Bug #107635 | event scheduler cause error on group replication | ||
---|---|---|---|
Submitted: | 22 Jun 2022 14:47 | Modified: | 15 Jul 2022 19:47 |
Reporter: | lou shuai (OCA) | Email Updates: | |
Status: | Closed | Impact on me: | |
Category: | MySQL Server: Group Replication | Severity: | S1 (Critical) |
Version: | 8.0.* | OS: | Any |
Assigned to: | CPU Architecture: | Any | |
Tags: | Contribution |
[22 Jun 2022 14:47]
lou shuai
[22 Jun 2022 14:53]
lou shuai
patch to fix this bug (*) I confirm the code being submitted is offered under the terms of the OCA, and that I am authorized to contribute it.

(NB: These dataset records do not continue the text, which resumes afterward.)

<file path="config.mk">
export PLATFORM = sky130hd
export DESIGN_NAME = mem_port_arbiter
export DESIGN_NICKNAME = d
export VERILOG_FILES = /design/src/rtl/mem_port_arbiter_pkg.sv /design/src/rtl/mem_arb_grant.sv /design/src/rtl/mem_port_arbiter.sv
export SDC_FILE = /design/constraint.sdc
export NUM_CORES = 1
export LEC_CHECK = 0
export CAP_MARGIN = 0
export CORE_AREA = 3 3 196 198
export CTS_BUF_LIST = sky130_fd_sc_hd__clkbuf_16
export DETAILED_ROUTE_END_ITERATION = 10
export DIE_AREA = 0 0 199 201
export PLACE_DENSITY = 0.47
export SLEW_MARGIN = 20
export SYNTH_ARGS = -nofsm -noshare
export SYNTH_HDL_FRONTEND = slang
export SYNTH_SLANG_ARGS = --single-unit
</file>
<file path="constraint.sdc">
create_clock -name clk -period 1.88 [get_ports clk]
set_input_delay 0.188 -clock clk [delete_from_list [all_inputs] [get_ports clk]]
set_output_delay 0.188 -clock clk [all_outputs]
set_load 0.1 [all_outputs]
</file>
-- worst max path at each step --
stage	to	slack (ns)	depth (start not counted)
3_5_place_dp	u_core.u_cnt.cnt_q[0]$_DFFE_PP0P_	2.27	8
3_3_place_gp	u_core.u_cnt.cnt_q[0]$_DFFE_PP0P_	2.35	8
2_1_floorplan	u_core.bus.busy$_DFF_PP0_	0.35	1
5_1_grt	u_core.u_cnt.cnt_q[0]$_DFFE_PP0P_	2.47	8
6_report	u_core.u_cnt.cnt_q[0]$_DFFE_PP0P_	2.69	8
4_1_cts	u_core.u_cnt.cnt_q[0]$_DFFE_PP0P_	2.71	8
===== config.mk =====
export PLATFORM = sky130hd
export DESIGN_NAME = alu_writeback_stage
export DESIGN_NICKNAME = d
export VERILOG_FILES = /design/src/rtl/alu_writeback_stage.sv
export SDC_FILE = /design/constraint.sdc
export NUM_CORES = 1
export LEC_CHECK = 0
export CAP_MARGIN = 20
export CORE_UTILIZATION = 45
export DETAILED_ROUTE_END_ITERATION = 12
export PLACE_DENSITY = 0.61
export SLEW_MARGIN = 20
export SYNTH_ARGS = -nofsm -noshare
export SYNTH_HDL_FRONTEND = slang
export SYNTH_SLANG_ARGS = --single-unit

===== constraint.sdc =====
create_clock -name clk -period 6.6 [get_ports clk]
set_input_delay 0.66 -clock clk [delete_from_list [all_inputs] [get_ports clk]]
set_output_delay 0.66 -clock clk [all_outputs]
set_load 0.02 [all_outputs]

===== src/rtl/alu_writeback_stage.sv =====
// alu_writeback_stage
// Buffers ALU results (with NZVC flags) in a 2-entry skid FIFO and retires
// them in order into an 8-entry register file and a status-flags register.
// The register file read ports bypass a same-cycle commit (write-first), and
// a conservative hazard flag reports any buffered write to a read address.
module alu_writeback_stage #(
  parameter int DATA_WIDTH = 8,
  parameter int REG_COUNT  = 8,
  parameter int ADDR_WIDTH = 3
) (
  input  logic                  clk,
  input  logic                  rst_n,
  input  logic                  inValid,
  output logic                  inReady,
  input  logic [DATA_WIDTH-1:0] aluResult,
  input  logic [3:0]            aluFlags,
  input  logic [ADDR_WIDTH-1:0] destAddr,
  input  logic                  writeReg,
  input  logic                  writeFlags,
  input  logic                  commitEnable,
  input  logic [ADDR_WIDTH-1:0] readAddrA,
  input  logic [ADDR_WIDTH-1:0] readAddrB,
  output logic [DATA_WIDTH-1:0] readDataA,
  output logic [DATA_WIDTH-1:0] readDataB,
  output logic [3:0]            statusFlags,
  output logic                  hazard,
  output logic [1:0]            occupancy,
  output logic [7:0]            commitCount
);

  // Skid FIFO storage, two slots addressed by a 1-bit head pointer
  logic [DATA_WIDTH-1:0] r_fifoData  [2];
  logic [3:0]            r_fifoFlags [2];
  logic [ADDR_WIDTH-1:0] r_fifoDest  [2];
  logic                  r_fifoWReg  [2];
  logic                  r_fifoWFlg  [2];
  logic                  r_head;
  logic [1:0]            r_occ;

  // Architectural state
  logic [DATA_WIDTH-1:0] r_regs [REG_COUNT];
  logic [3:0]            r_status;
  logic [7:0]            r_commitCount;

  logic                  w_accept;
  logic                  w_commit;
  logic                  w_tail;
  logic                  w_headWritesReg;
  logic                  w_slotValid [2];
  logic                  w_hazard;
  logic [DATA_WIDTH-1:0] w_readA;
  logic [DATA_WIDTH-1:0] w_readB;

  // Handshake decode: inReady depends only on registered occupancy, so there
  // is no combinational path from inValid back to inReady.
  always_comb begin
    inReady         = (r_occ != 2'd2);
    w_accept        = inValid && (r_occ != 2'd2);
    w_commit        = (r_occ != 2'd0) && commitEnable;
    w_tail          = r_head ^ r_occ[0];
    w_headWritesReg = r_fifoWReg[r_head] && (r_fifoDest[r_head] != '0);
  end

  // Entry storage: a new entry lands in the slot just past the buffered ones
  always_ff @(posedge clk or negedge rst_n) begin
    if (!rst_n) begin
      for (int i = 0; i < 2; i++) begin
        r_fifoData[i]  <= '0;
        r_fifoFlags[i] <= '0;
        r_fifoDest[i]  <= '0;
        r_fifoWReg[i]  <= 1'b0;
        r_fifoWFlg[i]  <= 1'b0;
      end
    end else if (w_accept) begin
      r_fifoData[w_tail]  <= aluResult;
      r_fifoFlags[w_tail] <= aluFlags;
      r_fifoDest[w_tail]  <= destAddr;
      r_fifoWReg[w_tail]  <= writeReg;
      r_fifoWFlg[w_tail]  <= writeFlags;
    end
  end

  // Head pointer and occupancy; simultaneous accept and commit leave the count unchanged
  always_ff @(posedge clk or negedge rst_n) begin
    if (!rst_n) begin
      r_head <= 1'b0;
      r_occ  <= 2'd0;
    end else begin
      if (w_commit) begin
        r_head <= ~r_head;
      end
      case ({w_accept, w_commit})
        2'b10:   r_occ <= r_occ + 2'd1;
        2'b01:   r_occ <= r_occ - 2'd1;
        default: r_occ <= r_occ;
      endcase
    end
  end

  // Register file writes from the retiring head; register 0 is never written
  always_ff @(posedge clk or negedge rst_n) begin
    if (!rst_n) begin
      for (int i = 0; i < REG_COUNT; i++) begin
        r_regs[i] <= '0;
      end
    end else if (w_commit && w_headWritesReg) begin
      r_regs[r_fifoDest[r_head]] <= r_fifoData[r_head];
    end
  end

  // Status flags and the wrapping commit counter
  always_ff @(posedge clk or negedge rst_n) begin
    if (!rst_n) begin
      r_status      <= 4'd0;
      r_commitCount <= 8'd0;
    end else if (w_commit) begin
      if (r_fifoWFlg[r_head]) begin
        r_status <= r_fifoFlags[r_head];
      end
      r_commitCount <= r_commitCount + 8'd1;
    end
  end

  // Read ports: zero register, then write-first bypass of a commit this cycle
  always_comb begin
    w_readA = r_regs[readAddrA];
    if (readAddrA == '0) begin
      w_readA = '0;
    end else if (w_commit && w_headWritesReg && (r_fifoDest[r_head] == readAddrA)) begin
      w_readA = r_fifoData[r_head];
    end
    w_readB = r_regs[readAddrB];
    if (readAddrB == '0) begin
      w_readB = '0;
    end else if (w_commit && w_headWritesReg && (r_fifoDest[r_head] == readAddrB)) begin
      w_readB = r_fifoData[r_head];
    end
  end

  // Slot validity from head and occupancy
  always_comb begin
    w_slotValid[0] = (r_occ == 2'd2) || ((r_occ == 2'd1) && !r_head);
    w_slotValid[1] = (r_occ == 2'd2) || ((r_occ == 2'd1) && r_head);
  end

  // Hazard: any buffered register write (including one retiring now) to a live read address
  always_comb begin
    w_hazard = 1'b0;
    for (int i = 0; i < 2; i++) begin
      if (w_slotValid[i] && r_fifoWReg[i] && (r_fifoDest[i] != '0)) begin
        if (((readAddrA != '0) && (r_fifoDest[i] == readAddrA)) ||
            ((readAddrB != '0) && (r_fifoDest[i] == readAddrB))) begin
          w_hazard = 1'b1;
        end
      end
    end
  end

  assign readDataA   = w_readA;
  assign readDataB   = w_readB;
  assign hazard      = w_hazard;
  assign statusFlags = r_status;
  assign occupancy   = r_occ;
  assign commitCount = r_commitCount;

endmodule


==> summary.txt <==
Commonest non-fill, non-tap cell in the layout = dfrtp_1
NumNets Final = 542
1st-iter DRT viols = 235
RSZ-0062 raised after global routing = no
Max Slew Vio Count = 0
Clk slew on worst S/H paths = 0.05 ns
Yosys cell types = 36
Setup slack at placement = 2.309 ns
Post-CTS Setup Inserts = 0
Cts hold-fix bufs = 0
Area grow syn2layout = 21.21%
GRT Total Usage = 0.2086
Slew HR = 0.3691
Initial antenna violation count = 0
Clock Path Buffers = 2
Crit Path Category = in -> out
ANT cells = 0
Full die area = 14,050 sq um
Total gr overflow = 0
Worst Hold Class = in -> async
Pleak = 0.003087 uW
Crit path DAT = 3.59 ns
First-pass GRT wire length = 22.14 mm
Fillers = 1,107
Avg WL per Cell = 18.79 um
Die Wd = 118.5 um
# clock sinks = 113
HPWL Detailed = 8.916 mm
Footprint of the multi-input gates = 3100 sq um
Crit-path max FO = 14
Largest net degree at the start of global routing = 73
CORE AREA = 13,240 sq um
Share of cells above drive strength 1 = 0.3525
DR pass1 iterations = 4
Final Skew = 0.006872 ns
Crit path time final = 4.253 ns
Final antenna-violating net count = 0
Worst setup margin = 2.347 ns
Initial Util = 0.4615
Vias in the first global route = 4,099
Register area = 2828 sq um
Worst Hold Slack = 0.2417 ns
Most frequent cells in the layout = dfrtp_1 (113), mux2_2 (102), clkdlybuf4s50_1 (57), mux4_2 (32), nand2_1 (30)
Cell Area, Synth = 6112 sq um
Worst slew pin tran = 0.9463 ns
Root buffer cell = clkbuf_16
Fin. Hold Viols = 0
Outcome = finished, final reports clean
Post-CTS sizing = 0
Number of max-cap violations = 0
Mapped Cells = 461
Detailed-route vias per instance = 5.549
Placed cells = 667
I/O pins = 59
Fin crit share = 0.6443
Register area share after synthesis = 0.4626
Final Setup Violations = 0
WP data required = 5.94 ns
Max Fclk = 0.2351 GHz
Post-Syn Area per Cell = 13.26 sq um
WL final = 13.11 mm
DRC Markers = 0
Vias = 3,873
Max VDD drop = 0.2494 mV
CTS tree = built
H-tree depth = 4
Yosys Warn Count = 0
Flops & latches, synth = 113
Num CTS Buffers = 17
Syn nets = 493
# rows = 42
Crit path launch type = input pin
Setup TNS = 0 ns
PD cells = 495.6 nW/um^2
Finished Layout Cells = 698
Clk Latency, worst-skew pair = 0.40 ns
Number of port buffers = 58
Die height = 118.5 um
CP endpoint kind = primary output
Placer Congestion = 0.7444
-- cell type report --
| class | count | area share |
|---|---|---|
| timing repair buffer | 68 | 0.08816 |
| clock buffer | 23 | 0.06587 |
| inverter | 4 | 0.002027 |
| tap | 176 | 0.02972 |
| clock inverter | 8 | 0.01402 |
| sequential | 113 | 0.3817 |
| multi-input combinational | 306 | 0.4185 |
-- layer usage --
| layer | GRT usage | vias up | part of all wire |
|---|---|---|---|
| met4 | 0.06408 | 0 | 0.0056 |
| met1 | 0.2814 | 2006 | 0.47 |
| met2 | 0.3275 | 76 | 0.48 |
| li1 | - | 1787 | - |
| met3 | 0.05792 | 4 | 0.040 |
| met5 | 0 | - | 0 |
-- critical path: stages --
cell and delay [ns]:
clkdlybuf4s50_1 1.02, xnor2_1 0.22, a2111oi_4 0.77, mux2i_1 0.29, clkdlybuf4s50_1 0.63
-- final timing paths --
| check | startpoint | to | slack, ns | cells after the start |
|---|---|---|---|---|
| min in group clk | r_regs[62] | r_regs[62] | 0.39 | 0 |
| hold / removal | rst_n | r_regs[61] | 0.24 | 1 |
| setup / recovery | readAddrB[0] | readDataB[4] | 2.35 | 5 |
| setup reg to reg | r_head | r_fifoData[15] | 4.08 | 4 |
| max in group asynchronous | rst_n | r_fifoData[7] | 5.03 | 2 |
| hold reg to reg | r_regs[62] | r_regs[62] | 0.39 | 0 |
-- Yosys cell counts --
library cell	count	area [sq um]
buf_1	6	22.52
nand4b_1	2	17.52
xnor2_1	12	105.1
mux2i_1	21	210.2
or3b_2	1	8.760
and2_1	1	6.260
o31ai_1	1	7.510
and4_1	1	8.760
buf_6	2	22.52
nand4_1	3	18.77
and3_1	2	12.51
a21oi_1	6	30.03
mux2_2	102	1149
nand3_1	6	30.03
inv_1	4	15.01
nand2_1	30	112.6
or2_2	4	25.02
xor2_1	11	96.34
a22oi_1	2	15.01
mux2i_2	1	13.76
o311ai_0	1	8.760
nor2b_1	2	12.51
nand2b_1	16	100.1
dfrtp_1	113	2828
mux2i_4	2	45.04
ha_1	5	62.56
a2111oi_4	2	55.05
nor2_1	15	56.30
buf_2	6	30.03
buf_4	1	7.510
o211ai_1	16	120.1
clkbuf_1	23	86.33
or3_1	3	18.77
o21ai_0	5	25.02
o32ai_1	1	8.760
mux4_2	32	720.7
-- per-stage QoR --
| stage | power [uW] | area, sq um | util |
|---|---|---|---|
| global placement | 2740 | 6817 | 0.5147 |
| floorplan | 2341 | 6112 | - |
| CTS | 3705 | 7408 | 0.5594 |
| finish | 3672 | 7408 | 0.5594 |
| detailed placement | 2787 | 6817 | 0.5147 |
| global route | 3909 | 7408 | 0.5594 |
-- sequential cells by signal (all words and copies together) (netlist names) --
name,flops
statusFlags,4
r_regs,64
r_head,1
r_fifoWReg,2
r_fifoFlags,8
r_fifoData,16
occupancy,2
r_fifoDest,6
commitCount,8
r_fifoWFlg,2
-- cells by family after synthesis --
kind of cell | Yosys count | share of synthesized area
buffers and inverters | 42 | 0.03009
AOI/OAI and AO/OA | 34 | 0.04422
adders and majority gates | 5 | 0.01024
muxes | 158 | 0.3498
DFF | 113 | 0.4626
and+or+nand+nor | 86 | 0.07001
xor gates and xnor gates | 23 | 0.03296
-- power breakdown --
group          internal (uW)  leakage [uW]  switching [uW]  total [uW]
Clock                    593      0.000277             312         905
Combinational            819       0.00140             685        1500
Sequential              1000       0.00141             258        1260
(Power assumes the default switching activity.)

Contribution: 0001-Bug-107635-MGR-Assertion-failure-in-event_scheduler_.patch (application/octet-stream, text), 3.86 KiB.
[23 Jun 2022 6:33]
lou shuai
analyze: trans_commit_stmt return error in recalculate_activation_times function. group_replication_trans_before_commit cause trans_commit_stmt's error. The error code is passed from the applier thread in MGR. ``` #0 0x000056386186e909 in set_transaction_ctx (transaction_termination_ctx=...) at rpl_transaction_ctx.cc:107 #1 0x00007f8e5220afad in Certification_handler::handle_transaction_id (this=..., pevent=..., cont=...) at certification_handler.cc:308 #2 0x00007f8e5220a349 in Certification_handler::handle_event (this=..., pevent=..., cont=...) at certification_handler.cc:127 #3 0x00007f8e5220982a in Event_handler::next (this=..., event=..., continuation=...) at pipeline_interfaces.h:716 #4 0x00007f8e5220f20e in Event_cataloger::handle_event (this=..., pevent=..., cont=...) at event_cataloger.cc:53 #5 0x00007f8e521b7621 in Applier_module::inject_event_into_pipeline (this=..., pevent=..., cont=...) at applier.cc:258 #6 0x00007f8e521b801b in Applier_module::apply_data_packet (this=..., data_packet=..., fde_evt=..., cont=...) at applier.cc:388 #7 0x00007f8e521b8fba in Applier_module::applier_thread_handle (this=...) at applier.cc:613 #8 0x00007f8e521b692e in launch_handler_thread (arg=...) at applier.cc:50 #9 0x00005638634d39df in pfs_spawn_thread (arg=...) at pfs.cc:2899 #10 0x00007f8e8d37efa3 in start_thread (arg=...) at pthread_create.c:486 ``` When try to find the thd in set_transaction_ctx, the daemon event scheduler thd is ignored, so can not find thd, and return ER_NO_SUCH_THREAD. ``` int set_transaction_ctx( Transaction_termination_ctx transaction_termination_ctx) { DBUG_TRACE; DBUG_PRINT("enter", ("thread_id=%lu, rollback_transaction=%d, " "generated_gtid=%d, sidno=%d, gno=%" PRId64, transaction_termination_ctx.m_thread_id, transaction_termination_ctx.m_rollback_transaction, transaction_termination_ctx.m_generated_gtid, transaction_termination_ctx.m_sidno, transaction_termination_ctx.m_gno)); uint error = ER_NO_SUCH_THREAD; Find_thd_with_id find_thd_with_id(transaction_termination_ctx.m_thread_id); THD_ptr thd_ptr = Global_THD_manager::get_instance()->find_thd(&find_thd_with_id); if (thd_ptr) { error = thd_ptr->get_transaction() ->get_rpl_transaction_ctx() ->set_rpl_transaction_ctx(transaction_termination_ctx); } return error; } bool Find_thd_with_id::operator()(THD *thd) { if (thd->get_command() == COM_DAEMON) return false; return (thd->thread_id() == m_thread_id); } ```
[23 Jun 2022 10:12]
MySQL Verification Team
Hello lou shuai, Thank you for the report and contribution. regards, Umesh
[23 Jun 2022 10:37]
lou shuai
Hi Umesh, I saw you change severity to S6, this problem not only happend in DEBUG mode. In release mode, the node will leave the MGR group, and set to read_only. So i think you should change it to a high severity
[23 Jun 2022 11:37]
MySQL Verification Team
Hello lou shuai, Ack, changed the sev. Thank you. Regards, Umesh
[15 Jul 2022 19:47]
Margaret Fisher
Posted by developer: Changelog entry added for MySQL 8.0.31: After checking a transaction commit has no conflicts and is in the correct order, Group Replication reports back to the committing session. When the event scheduler thread was started, Group Replication was not able to find the committing session, resulting in the member entering ERROR state and leaving the group. The procedure to locate the committing session was extended to find daemon threads, as used to start the event scheduler thread. Thanks to Lou Shuai for the contribution.